登壇:宮坂 直 (スタディプラス株式会社)

まず登壇されたのはスタディプラスの宮坂さんです。
スタディプラスといえば、受験生に使われる学習管理サービスStudyplusが有名ですが、実は2016年から Studyplus for School というtoBのサービスもローンチしています。
今回は教育業界というレガシーな業界にどのように挑んでいったのかをお話くださいました。

・なぜ始めたのか

時代のトレンドとして、B2Cの事業を展開していた企業がB2Bの領域に展開する流れがあります。スタディプラスも2Cで成功していたUIUXをB向けにも使うことになったそうです。

・どう始めたのか

開始➡︎徐々に暗雲が
for Schoolは2016年4月から作り始めました。

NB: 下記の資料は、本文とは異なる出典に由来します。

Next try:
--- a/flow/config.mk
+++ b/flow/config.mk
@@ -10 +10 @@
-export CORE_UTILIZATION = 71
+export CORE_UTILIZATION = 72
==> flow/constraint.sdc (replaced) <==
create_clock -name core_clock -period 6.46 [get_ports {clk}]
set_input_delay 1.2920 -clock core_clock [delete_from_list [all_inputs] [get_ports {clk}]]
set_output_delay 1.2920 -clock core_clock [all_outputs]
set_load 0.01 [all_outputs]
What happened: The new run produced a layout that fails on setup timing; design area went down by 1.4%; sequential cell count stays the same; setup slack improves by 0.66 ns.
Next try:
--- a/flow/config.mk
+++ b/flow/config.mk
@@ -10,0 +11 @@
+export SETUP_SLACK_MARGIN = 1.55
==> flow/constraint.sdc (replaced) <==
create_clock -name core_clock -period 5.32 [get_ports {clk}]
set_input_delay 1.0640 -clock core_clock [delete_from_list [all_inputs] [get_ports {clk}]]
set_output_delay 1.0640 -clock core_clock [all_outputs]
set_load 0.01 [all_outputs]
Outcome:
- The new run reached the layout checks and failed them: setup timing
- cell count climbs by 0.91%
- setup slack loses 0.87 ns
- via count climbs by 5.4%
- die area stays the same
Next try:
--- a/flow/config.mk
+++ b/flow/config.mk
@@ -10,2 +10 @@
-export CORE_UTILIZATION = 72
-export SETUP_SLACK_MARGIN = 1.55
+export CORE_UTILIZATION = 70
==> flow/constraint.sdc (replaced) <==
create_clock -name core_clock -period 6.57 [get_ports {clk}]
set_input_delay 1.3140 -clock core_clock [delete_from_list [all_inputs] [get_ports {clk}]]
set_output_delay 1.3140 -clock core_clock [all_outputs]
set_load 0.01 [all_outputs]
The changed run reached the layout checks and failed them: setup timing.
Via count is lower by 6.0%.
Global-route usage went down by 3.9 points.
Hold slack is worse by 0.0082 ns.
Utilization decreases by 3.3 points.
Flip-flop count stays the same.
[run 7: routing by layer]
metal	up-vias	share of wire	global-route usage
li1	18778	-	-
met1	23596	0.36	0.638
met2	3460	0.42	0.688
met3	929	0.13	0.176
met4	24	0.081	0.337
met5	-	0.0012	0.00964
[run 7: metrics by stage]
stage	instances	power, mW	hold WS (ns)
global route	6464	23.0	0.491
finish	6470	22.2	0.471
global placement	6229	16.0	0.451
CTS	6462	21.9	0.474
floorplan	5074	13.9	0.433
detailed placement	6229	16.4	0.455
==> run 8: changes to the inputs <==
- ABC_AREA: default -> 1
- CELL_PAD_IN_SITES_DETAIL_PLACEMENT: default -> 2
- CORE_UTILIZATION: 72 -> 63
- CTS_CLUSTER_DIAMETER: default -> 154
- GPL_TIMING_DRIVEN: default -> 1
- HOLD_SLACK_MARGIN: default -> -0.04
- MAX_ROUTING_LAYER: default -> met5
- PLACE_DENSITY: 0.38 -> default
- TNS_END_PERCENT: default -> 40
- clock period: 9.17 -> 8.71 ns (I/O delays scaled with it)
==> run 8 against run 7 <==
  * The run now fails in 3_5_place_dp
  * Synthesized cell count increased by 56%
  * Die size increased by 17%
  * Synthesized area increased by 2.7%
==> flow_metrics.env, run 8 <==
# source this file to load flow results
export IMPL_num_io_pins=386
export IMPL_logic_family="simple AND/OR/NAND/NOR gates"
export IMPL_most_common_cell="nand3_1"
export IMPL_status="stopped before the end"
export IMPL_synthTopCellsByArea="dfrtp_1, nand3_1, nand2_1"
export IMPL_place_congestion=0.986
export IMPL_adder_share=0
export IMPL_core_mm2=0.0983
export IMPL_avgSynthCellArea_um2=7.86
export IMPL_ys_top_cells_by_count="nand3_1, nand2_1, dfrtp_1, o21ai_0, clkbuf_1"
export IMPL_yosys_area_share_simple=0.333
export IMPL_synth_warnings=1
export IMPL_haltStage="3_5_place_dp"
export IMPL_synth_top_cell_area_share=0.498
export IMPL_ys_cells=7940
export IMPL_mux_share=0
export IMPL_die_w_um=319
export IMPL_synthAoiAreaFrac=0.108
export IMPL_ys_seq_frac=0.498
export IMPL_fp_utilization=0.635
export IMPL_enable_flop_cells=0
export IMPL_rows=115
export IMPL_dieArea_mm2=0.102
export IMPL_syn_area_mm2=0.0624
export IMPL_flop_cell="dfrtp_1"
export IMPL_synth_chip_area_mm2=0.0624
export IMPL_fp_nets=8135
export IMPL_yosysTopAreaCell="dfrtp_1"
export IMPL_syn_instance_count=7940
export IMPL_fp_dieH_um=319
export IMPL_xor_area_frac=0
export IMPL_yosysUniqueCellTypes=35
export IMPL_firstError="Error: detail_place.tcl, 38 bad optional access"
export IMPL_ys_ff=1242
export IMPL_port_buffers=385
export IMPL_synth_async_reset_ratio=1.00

当初は代々木ゼミナールと共同開発という形でスタートさせていたそうです。
しかし、大手と共同開発したことにより機能が大手向けになってしまい、小さな塾に使われないという問題が発生しました。
さらに、大手はスタートアップと比べてどうしても動きが遅く、改善も思うように進みません。
サービスは思うように成功せず、社内では営業部と開発部で責任のなすりつけあいが起こっていました。
このようなタイミングで宮坂さんがスタディプラスにジョインします。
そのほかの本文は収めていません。